If the military becomes too closed within itself, too unrepresentative of the broader American population, too locked into some creeping orthodoxy of whatever stripe, it becomes the antithesis of Citizen Soldiers.
The All-Volunteer Force has also provided leaders of every political persuasion with a perverse incentive. Since everyone in uniform volunteered and “knows what they signed up for,” we’ve made it easier for a commander-in-chief to resort to the use of military force rather than less deadly alternatives.
Lost Side Effects
In the end, we’ve lost much of the communitarian side effects of mandatory military service. My dad said that during World War II he was forced to live and eat and shower and sleep with guys he would never have encountered—wise-cracking Brooklynites and wide-eyed Carolina farm boys and tough-as-nails Cascades lumberjacks. He learned to like them, depend on them, trust them with his life. They were just Americans passing through a common experience. That’s a lot of nation-building, right there.

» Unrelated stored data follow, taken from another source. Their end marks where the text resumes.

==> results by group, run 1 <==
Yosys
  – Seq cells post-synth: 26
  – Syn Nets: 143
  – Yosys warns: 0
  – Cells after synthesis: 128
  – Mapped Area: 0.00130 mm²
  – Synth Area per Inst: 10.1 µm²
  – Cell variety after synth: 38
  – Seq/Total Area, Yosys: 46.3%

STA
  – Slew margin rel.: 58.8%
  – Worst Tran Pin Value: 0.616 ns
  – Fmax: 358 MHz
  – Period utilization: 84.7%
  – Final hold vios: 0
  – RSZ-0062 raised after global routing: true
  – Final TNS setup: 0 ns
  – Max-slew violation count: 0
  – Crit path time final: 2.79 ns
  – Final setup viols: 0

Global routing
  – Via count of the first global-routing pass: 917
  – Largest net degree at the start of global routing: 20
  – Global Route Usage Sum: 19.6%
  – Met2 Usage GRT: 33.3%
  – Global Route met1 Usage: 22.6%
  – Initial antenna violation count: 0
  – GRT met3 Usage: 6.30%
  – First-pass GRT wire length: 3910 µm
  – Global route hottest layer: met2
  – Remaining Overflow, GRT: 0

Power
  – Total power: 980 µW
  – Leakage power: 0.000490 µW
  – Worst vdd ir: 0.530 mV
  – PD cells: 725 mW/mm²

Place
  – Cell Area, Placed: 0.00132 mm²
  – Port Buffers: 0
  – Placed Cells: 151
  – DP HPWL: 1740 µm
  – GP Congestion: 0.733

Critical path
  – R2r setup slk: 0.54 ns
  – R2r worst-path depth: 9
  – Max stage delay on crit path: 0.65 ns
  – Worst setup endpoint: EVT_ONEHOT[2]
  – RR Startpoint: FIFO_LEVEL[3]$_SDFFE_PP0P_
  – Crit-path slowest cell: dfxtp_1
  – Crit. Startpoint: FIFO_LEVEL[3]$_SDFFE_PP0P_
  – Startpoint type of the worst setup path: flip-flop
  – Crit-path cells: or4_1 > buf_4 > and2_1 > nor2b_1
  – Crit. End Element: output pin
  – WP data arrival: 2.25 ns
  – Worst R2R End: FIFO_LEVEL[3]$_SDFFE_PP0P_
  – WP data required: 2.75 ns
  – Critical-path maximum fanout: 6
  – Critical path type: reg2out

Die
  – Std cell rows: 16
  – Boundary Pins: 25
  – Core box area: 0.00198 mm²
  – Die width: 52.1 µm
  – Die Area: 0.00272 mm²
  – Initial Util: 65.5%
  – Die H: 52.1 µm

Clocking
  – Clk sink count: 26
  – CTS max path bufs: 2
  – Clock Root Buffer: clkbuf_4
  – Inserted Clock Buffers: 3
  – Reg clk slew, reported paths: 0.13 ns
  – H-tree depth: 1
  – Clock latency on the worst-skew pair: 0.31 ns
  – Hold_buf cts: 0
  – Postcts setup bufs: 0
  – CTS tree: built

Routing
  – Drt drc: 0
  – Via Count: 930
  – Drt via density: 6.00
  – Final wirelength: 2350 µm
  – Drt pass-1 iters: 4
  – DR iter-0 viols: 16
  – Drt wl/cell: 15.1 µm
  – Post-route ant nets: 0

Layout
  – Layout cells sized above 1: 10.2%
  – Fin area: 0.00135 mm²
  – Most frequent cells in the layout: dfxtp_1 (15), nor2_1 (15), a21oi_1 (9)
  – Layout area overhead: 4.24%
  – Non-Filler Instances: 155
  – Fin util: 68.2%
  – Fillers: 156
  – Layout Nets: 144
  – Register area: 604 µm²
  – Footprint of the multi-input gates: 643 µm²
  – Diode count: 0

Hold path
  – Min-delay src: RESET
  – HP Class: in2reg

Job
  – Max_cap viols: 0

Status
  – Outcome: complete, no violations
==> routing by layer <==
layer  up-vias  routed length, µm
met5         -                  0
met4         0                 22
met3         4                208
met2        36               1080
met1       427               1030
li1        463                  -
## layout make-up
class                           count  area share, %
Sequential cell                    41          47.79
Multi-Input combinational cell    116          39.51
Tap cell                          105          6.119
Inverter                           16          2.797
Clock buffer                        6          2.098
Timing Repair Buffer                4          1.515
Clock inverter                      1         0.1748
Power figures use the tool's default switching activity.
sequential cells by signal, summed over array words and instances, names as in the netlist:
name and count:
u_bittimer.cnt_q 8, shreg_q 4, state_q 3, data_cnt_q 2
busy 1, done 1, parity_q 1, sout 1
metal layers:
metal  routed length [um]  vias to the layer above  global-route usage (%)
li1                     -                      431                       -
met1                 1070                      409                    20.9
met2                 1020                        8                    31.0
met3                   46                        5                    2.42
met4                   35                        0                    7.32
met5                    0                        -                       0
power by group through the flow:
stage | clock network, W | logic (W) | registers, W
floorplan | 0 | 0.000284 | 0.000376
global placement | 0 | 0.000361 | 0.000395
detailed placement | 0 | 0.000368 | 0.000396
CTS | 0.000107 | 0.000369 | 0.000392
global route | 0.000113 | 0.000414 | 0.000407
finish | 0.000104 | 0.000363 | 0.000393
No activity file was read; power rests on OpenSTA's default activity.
[config.mk]
export PLATFORM = sky130hd
export DESIGN_NAME = dcache_mem_bridge
export DESIGN_NICKNAME = d
export VERILOG_FILES = /design/src/rtl/dcache_mem_bridge_pkg.sv /design/src/rtl/dcache_mem_bridge.sv
export SDC_FILE = /design/constraint.sdc
export NUM_CORES = 1
export LEC_CHECK = 0
export CAP_MARGIN = 20
export CORE_AREA = 4 4 114 224
export DETAILED_ROUTE_END_ITERATION = 8
export DIE_AREA = 0 0 118 228
export PLACE_DENSITY = 0.85
export SLEW_MARGIN = 20
export SYNTH_ARGS = -nofsm -noshare
export SYNTH_HDL_FRONTEND = slang
export SYNTH_SLANG_ARGS = --single-unit
export TNS_END_PERCENT = 1
[constraint.sdc]
create_clock -name clk -period 19.7 [get_ports clk]
set_clock_uncertainty 0.1 [all_clocks]
set_input_delay 4.925 -clock clk [delete_from_list [all_inputs] [get_ports clk]]
set_output_delay 4.925 -clock clk [all_outputs]
set_load 0.02 [all_outputs]
[src/rtl/dcache_mem_bridge_pkg.sv]
// dcache_mem_bridge_pkg: transfer-type codes and line geometry shared by the cache memory-side logic
package dcache_mem_bridge_pkg;
    localparam logic [2:0] TYPE_BYTE = 3'b000;
    localparam logic [2:0] TYPE_HALF = 3'b001;
    localparam logic [2:0] TYPE_WORD = 3'b010;
    localparam logic [2:0] TYPE_LINE = 3'b100;
    localparam int LINE_WORDS_DEF = 4;
endpackage

[src/rtl/dcache_mem_bridge.sv]
// dcache_mem_bridge: serialises dcache read/write requests into single-word req/gnt memory beats
module dcache_mem_bridge
    import dcache_mem_bridge_pkg::*;
#(
    parameter int ADDR_WIDTH = 32,
    parameter int DATA_WIDTH = 32,
    parameter int LINE_WORDS = LINE_WORDS_DEF
) (
    input  logic                             clk,
    input  logic                             rst,
    input  logic                             rd_req,
    input  logic [2:0]                       rd_type,
    input  logic [ADDR_WIDTH-1:0]            rd_addr,
    output logic                             rd_rdy,
    output logic [DATA_WIDTH-1:0]            rd_data,
    output logic                             rd_valid,
    output logic                             rd_last,
    input  logic                             wr_req,
    input  logic [2:0]                       wr_type,
    input  logic [3:0]                       wr_en,
    input  logic [ADDR_WIDTH-1:0]            wr_addr,
    input  logic [DATA_WIDTH*LINE_WORDS-1:0] wr_data,
    output logic                             wr_rdy,
    output logic                             mem_req,
    output logic                             mem_we,
    output logic [ADDR_WIDTH-1:0]            mem_addr,
    output logic [3:0]                       mem_wstrb,
    output logic [DATA_WIDTH-1:0]            mem_wdata,
    input  logic                             mem_gnt,
    input  logic                             mem_rvalid,
    input  logic [DATA_WIDTH-1:0]            mem_rdata
);
    localparam int CW = LINE_WORDS > 1 ? $clog2(LINE_WORDS) : 1;
    localparam logic [ADDR_WIDTH-1:0] LINE_MASK = ~ADDR_WIDTH'(LINE_WORDS * DATA_WIDTH / 8 - 1);

    typedef enum logic [1:0] {IDLE, WR_ISSUE, RD_ISSUE, RD_WAIT} state_t;

    state_t                        state, state_nxt;
    logic                          idle_q, line_q;
    logic [CW-1:0]                 cnt, cnt_nxt;
    logic [ADDR_WIDTH-1:0]         base_q, addr_nxt, wr_base, rd_base;
    logic [DATA_WIDTH*LINE_WORDS-1:0] wdata_q;
    logic                          wr_acc, rd_acc, wr_line, rd_line, last;

    // idle_q mirrors state==IDLE but is held low during reset so ready rises only after release
    assign wr_rdy   = idle_q;
    assign rd_rdy   = idle_q && !wr_req;
    assign wr_acc   = wr_req && wr_rdy;
    assign rd_acc   = rd_req && rd_rdy;
    assign wr_line  = wr_type == TYPE_LINE;
    assign rd_line  = rd_type == TYPE_LINE;
    assign wr_base  = wr_line ? (wr_addr & LINE_MASK) : wr_addr;
    assign rd_base  = rd_line ? (rd_addr & LINE_MASK) : rd_addr;
    assign last     = !line_q || cnt == CW'(LINE_WORDS - 1);
    assign cnt_nxt  = cnt + CW'(1);
    assign addr_nxt = base_q + (ADDR_WIDTH'(cnt_nxt) << 2);

    always_comb begin
        state_nxt = state;
        case (state)
            IDLE:     state_nxt = wr_acc ? WR_ISSUE : rd_acc ? RD_ISSUE : IDLE;
            WR_ISSUE: state_nxt = (mem_gnt && last) ? IDLE : WR_ISSUE;
            RD_ISSUE: state_nxt = mem_gnt ? RD_WAIT : RD_ISSUE;
            RD_WAIT:  state_nxt = !mem_rvalid ? RD_WAIT : last ? IDLE : RD_ISSUE;
            default:  state_nxt = IDLE;
        endcase
    end

    always_ff @(posedge clk or posedge rst) begin
        if (rst) begin
            state     <= IDLE;
            idle_q    <= 1'b0;
            line_q    <= 1'b0;
            cnt       <= '0;
            base_q    <= '0;
            wdata_q   <= '0;
            rd_data   <= '0;
            rd_valid  <= 1'b0;
            rd_last   <= 1'b0;
            mem_req   <= 1'b0;
            mem_we    <= 1'b0;
            mem_addr  <= '0;
            mem_wstrb <= '0;
            mem_wdata <= '0;
        end else begin
            state    <= state_nxt;
            idle_q   <= state_nxt == IDLE;
            rd_valid <= 1'b0;
            rd_last  <= 1'b0;
            if (wr_acc) begin
                line_q    <= wr_line;
                cnt       <= '0;
                base_q    <= wr_base;
                wdata_q   <= wr_data;
                mem_req   <= 1'b1;
                mem_we    <= 1'b1;
                mem_addr  <= wr_base;
                mem_wstrb <= wr_line ? 4'hF : wr_en;
                mem_wdata <= wr_data[DATA_WIDTH-1:0];
            end else if (rd_acc) begin
                line_q    <= rd_line;
                cnt       <= '0;
                base_q    <= rd_base;
                mem_req   <= 1'b1;
                mem_we    <= 1'b0;
                mem_addr  <= rd_base;
                mem_wstrb <= '0;
                mem_wdata <= '0;
            end else if (state == WR_ISSUE && mem_gnt) begin
                mem_req <= !last;
                if (!last) begin
                    cnt       <= cnt_nxt;
                    mem_addr  <= addr_nxt;
                    mem_wdata <= wdata_q[DATA_WIDTH*cnt_nxt +: DATA_WIDTH];
                end
            end else if (state == RD_ISSUE && mem_gnt) begin
                mem_req <= 1'b0;
            end else if (state == RD_WAIT && mem_rvalid) begin
                rd_valid <= 1'b1;
                rd_data  <= mem_rdata;
                rd_last  <= last;
                mem_req  <= !last;
                if (!last) begin
                    cnt      <= cnt_nxt;
                    mem_addr <= addr_nxt;
                end
            end
        end
    end
endmodule

==> summary.txt, run 1 <==
setup violators final: 0
number of synthesized flops with an enable pin: 0
hold_ws: 0.3752 ns
DRC viols: 0
filler instances: 1,761
Setup Fix Bufs, Post-CTS: 0
PwrDens: 156.7 mW/mm²
Relative slew margins: 35.15%
WS Path Type: in -> out
Ys Warns: 0
outcome: complete, no violations
distinct cell type count after synthesis: 55
largest area contributor in the netlist: dfrtp_1
post-route setup TNS: 0 ns
largest net degree at the start of global routing: 140
Post-Syn Instances: 1,226
# IOs: 346
CP Capture Type: output pin
Mapped Area: 0.01219 mm²
CTS Buf Count: 24
R2R setup slack: 16.34 ns
Mapped Nets: 1,470
Seq cells post-synth: 270
Worst Path Required: 14.68 ns
vias in the first global route: 11,270
Hold Crit Class: reg -> reg
fin cells: 1,844
Max Slew Vio Count: 0
Tot GR Track Use: 27.99%
period utilization: 58.94%
CTS tree: done
worst-margin pin slew: 0.9728 ns
Avg Inst Size Synth: 9.945 µm²
Max clock buf depth: 3
count of final hold-check violations: 0
share of cells above drive strength 1: 9.032%
final WL: 38,150 µm
Max FO, Critical Path: 24
Die X: 118 µm
via/cell ratio: 5.738
clock slew at reported path FFs: 0.07 ns
Critical Path AT: 6.59 ns
# hold bufs at CTS: 0
global route total overflow: 0
antenna-violating nets left: 0
first-pass GRT wire length: 59,750 µm
hpwl dp: 26,820 µm
RSZ-0062 raised after global routing: false
Power, Total: 2611 µW
Core ar.: 0.02382 mm²
cell leakage power: 0.007501 µW
Worst VDD drop: 0.1207 mV
crit path time final: 11.61 ns
clk_lat worst skew: 0.53 ns
placer congestion estimate: 0.9105
fmax: 86.13 MHz
row count: 80
Multi-input gate area: 0.005096 mm²
CTS root buf: clkbuf_16
CTS resizes: 0
Clock Sinks: 270
Pre-Repair DR Iteration Count: 6
Wirelength per Cell: 20.69 µm
Main synth FF type: dfrtp_1
Die H: 228 µm
Yosys top cell area share: 55.41%
nets: 1,776
total vias in the final route: 10,580
Register Area: 0.006758 mm²
placed insts: 1,793
critical path launch point type: input pin
top cells by area, synth: dfrtp_1 55%, nand2_1 14%, mux4_2 5.9%
area grow syn2layout: 36.71%
# Max-Cap Violations: 0
initial antenna violation count: 8
sequential share of the synthesized area: 55.41%
Die Area: 0.02690 mm²
I/O Buffers: 345
Initial Util: 51.18%
drt initial violations: 884
H-tree depth: 1
Post-synth ARST share: 100.0%
[report_power, final]
part | switching (µW) | internal (µW)
registers | 183 | 823
logic | 592 | 513
clock network | 211 | 289
total | 986 | 1620
[area by class of cell]
type | instances | share of cell area (%)
multi-input cells | 867 | 30.57
diodes | 7 | 0.1051
repair buffers | 358 | 21.30
well taps | 287 | 2.154
inverters | 11 | 0.2927
clock inverters | 7 | 0.5254
clock buffers | 37 | 4.504
flip-flops and latches | 270 | 40.54
[critical path, stage by stage]
cell,delay [ns]
clkdlybuf4s50_1,0.40
buf_4,0.23
nor2b_1,0.34
clkdlybuf4s50_1,0.68
[flip-flops by register name, summed over array words and instances (netlist names)]
name,count
rd_last,1
mem_req,1
wdata_q,128
cnt,2
rd_valid,1
mem_wdata,32
line_q,1
mem_wstrb,4
wr_rdy,1
mem_we,1
rd_data,32
mem_addr,32
state,2
base_q,32
[final timing paths]
check / start / end / cells past startpoint
worst max-delay path: wr_req / rd_rdy / 4
worst min-delay path: wdata_q[63] / wdata_q[63] / 2
worst max register to register: cnt[0] / mem_addr[23] / 7
worst min register to register: wdata_q[63] / wdata_q[63] / 2
max in group asynchronous: rst / cnt[0] / 3
min in group asynchronous: rst / mem_addr[1] / 2
[synthesized netlist by cell type (4+ instances only)]
| master | instances |
|---|---|
| a21oi_1 | 43 |
| o21a_1 | 10 |
| inv_1 | 11 |
| buf_1 | 5 |
| o211ai_2 | 5 |
| o22a_1 | 4 |
| a22oi_1 | 26 |
| nand2_1 | 462 |
| buf_2 | 21 |
| mux4_2 | 32 |
| mux2_2 | 32 |
| a22o_1 | 25 |
| nor2_1 | 61 |
| clkbuf_1 | 48 |
| a21o_1 | 7 |
| xnor2_1 | 19 |
| and3_1 | 4 |
| nor2b_1 | 5 |
| a221oi_1 | 4 |
| a31oi_1 | 12 |
| nand3_1 | 13 |
| nor3_1 | 16 |
| nand4_1 | 6 |
| dfrtp_1 | 270 |
| xor2_1 | 4 |
| o22ai_1 | 9 |
| o21ai_0 | 20 |
[through the flow]
step | setup slack, ns | cell area, µm² | utilization [%]
final | 8.089 | 16670 | 69.97
after detailed placement | 8.094 | 15810 | 66.38
after global placement | 8.146 | 15810 | 66.37
after global routing | 7.992 | 16670 | 69.97
after floorplan | 7.236 | 12190 | -
after CTS | 8.093 | 16650 | 69.90
[routing by layer]
metal	up-vias	track usage, %	wire length, µm
li1	4770	-	-
met1	5138	28.27	12500
met2	518	50.53	20240
met3	153	6.222	2669
met4	2	19.27	2736
met5	-	0	8
[logic make-up after synthesis]
group / share of synthesized area (%)
compound gates: 10.46
mux: 9.205
buf+inv: 3.140
xor+xnor: 1.652
flops: 55.41
simple gates: 19.66
fa+ha+maj: 0.4721
[layout by cell type (no fill, tap or decap), types with 8 or more instances in the layout]
master,instances
a21oi_1,43
a22o_1,25
a22oi_1,26
a31oi_1,12
buf_4,13
clkbuf_16,25
clkbuf_8,8
clkdlybuf4s50_1,345
dfrtp_1,269
inv_1,10
mux2_2,32
mux4_2,32
nand2_1,461
nand3_1,13
nor2_1,60
nor3_1,16
o21a_1,10
o21ai_0,20
o22ai_1,9
xnor2_1,19
Power figures use the tool's default switching activity.
==> run 2, diff against run 1 <==
--- a/config.mk
+++ b/config.mk
@@ -6,10 +6,10 @@
 export NUM_CORES = 1
 export LEC_CHECK = 0
 export CAP_MARGIN = 20
-export CORE_AREA = 4 4 114 224
+export CORE_AREA = 4 4 118 233
 export DETAILED_ROUTE_END_ITERATION = 8
-export DIE_AREA = 0 0 118 228
-export PLACE_DENSITY = 0.85
+export DIE_AREA = 0 0 122 237
+export PLACE_DENSITY = 0.79
 export SLEW_MARGIN = 20
 export SYNTH_ARGS = -nofsm -noshare
 export SYNTH_HDL_FRONTEND = slang
==> constraint.sdc (replaced) <==
create_clock -name clk -period 12 [get_ports clk]
set_clock_uncertainty 0.1 [all_clocks]
set_input_delay 3 -clock clk [delete_from_list [all_inputs] [get_ports clk]]
set_output_delay 3 -clock clk [all_outputs]
set_load 0.02 [all_outputs]
==> summary.txt, run 2 (synthesis gave the netlist of run 1 again) <==
placed insts: 1,847
Hold Crit Class: reg -> reg
fin cells: 1,899
row count: 83
critical path launch point type: input pin
Wirelength per Cell: 19.71 µm
max reg flops: 128
hold_ws: 0.3736 ns
Max clock buf depth: 3
Clock Sinks: 270
initial antenna violation count: 8
outcome: complete, no violations
total vias in the final route: 10,400
# hold bufs at CTS: 0
global route total overflow: 0
period utilization: 65.32%
Final Core Density: 65.05%
drt initial violations: 863
Critical Path AT: 4.74 ns
vias in the first global route: 11,020
clock slew at reported path FFs: 0.07 ns
Die X: 122 µm
Worst VDD drop: 0.1781 mV
fmax: 127.6 MHz
# Max-Cap Violations: 0
H-tree depth: 1
post-route setup TNS: 0 ns
worst-margin pin slew: 1.047 ns
CTS Buf Count: 25
first-pass GRT wire length: 58,020 µm
hold depth: 2
final WL: 37,420 µm
PwrDens: 253.6 mW/mm²
Register Area: 0.006758 mm²
Worst Path Required: 8.90 ns
share of cells above drive strength 1: 8.833%
largest register by flop count: wdata_q
cell leakage power: 0.007481 µW
antenna-violating nets left: 0
RSZ-0062 raised after global routing: false
Pre-Repair DR Iteration Count: 5
filler instances: 2,058
Multi-input gate area: 0.005094 mm²
setup violators final: 0
Max FO, Critical Path: 24
CP Capture Type: output pin
# IOs: 346
count of final hold-check violations: 0
placer congestion estimate: 0.9544
nets: 1,778
commonest non-fill, non-tap cells in the layout: 461 x nand2_1, 345 x clkdlybuf4s50_1, 269 x dfrtp_1
Max Slew Vio Count: 0
Tot GR Track Use: 25.67%
hpwl dp: 26,480 µm
Relative slew margins: 29.96%
cells on worst reg2reg path: 9
area grow syn2layout: 36.84%
Die Area: 0.02891 mm²
via/cell ratio: 5.476
CTS resizes: 0
clk_lat worst skew: 0.53 ns
DRC viols: 0
largest net degree at the start of global routing: 122
Core ar.: 0.02565 mm²
CTS tree: done
crit path time final: 7.838 ns
I/O Buffers: 345
Die H: 237 µm
Initial Util: 47.53%
most common cell after layout, fill and taps aside: nand2_1
WS Path Type: in -> out
Setup Fix Bufs, Post-CTS: 0
CTS root buf: clkbuf_16
-- run 2: worst max-delay path, cell delays in order --
cell             delay (ns)
clkdlybuf4s50_1        0.40
buf_4                  0.24
nor2b_1                0.40
clkdlybuf4s50_1        0.69
-- run 2: worst paths after layout --
check / startpoint / to / slack, ns
setup / recovery: wr_req / rd_rdy / 4.16
hold / removal: wdata_q[122] / wdata_q[122] / 0.37
setup reg to reg: cnt[0] / mem_addr[9] / 8.20
hold reg to reg: wdata_q[122] / wdata_q[122] / 0.37
max in group asynchronous: rst / cnt[0] / 7.23
min in group asynchronous: rst / base_q[14] / 2.90
-- run 2: through the flow --
stage                     cell area [µm²]  setup slack (ns)  total power [µW]
after floorplan                     12190             1.461              2706
after global placement              15880             4.204              3400
after detailed placement            15880             4.176              3465
after CTS                           16660             4.171              4262
after global routing                16680             4.075              4497
final                               16680             4.162              4231
-- run 2: report_power, final --
group | switching (µW) | total [µW] | internal (µW)
Sequential | 295 | 1650 | 1350
Combinational | 967 | 1810 | 840
Clock | 343 | 779 | 436
-- run 2: layer usage --
metal	GRT usage, %	wire (µm)	vias up	part of all wire, %
met5	0	0	-	0
met4	16.15	2173	0	5.8
met3	5.617	2688	115	7.2
met2	45.79	20130	440	54
met1	26.71	12430	5072	33
li1	-	-	4771	-
-- run 2: cell type report --
| class | instances | area share (%) |
|---|---|---|
| Antenna cell | 8 | 0.1200 |
| Timing Repair Buffer | 359 | 21.33 |
| Sequential cell | 270 | 40.50 |
| Clock buffer | 37 | 4.319 |
| Clock inverter | 7 | 0.3600 |
| Multi-Input combinational cell | 867 | 30.53 |
| Tap cell | 340 | 2.550 |
| Inverter | 11 | 0.2925 |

Maybe some of our Current Unpleasantness could’ve been buffered by replacing the strictly military draft with some form of broader universal national service? Serve in the military or cut trails for the National Park Service or be a teacher’s aide in an inner city school or scrub bedpans in a veterans’ hospital. Minimum of one year—that’s your pay-it-forward to the country where you were lucky to be born. Perhaps even link federal student loans to national service? There are a lot of possibilities.
And maybe, just maybe, we reclaim some of the ethos of the Citizen Soldier.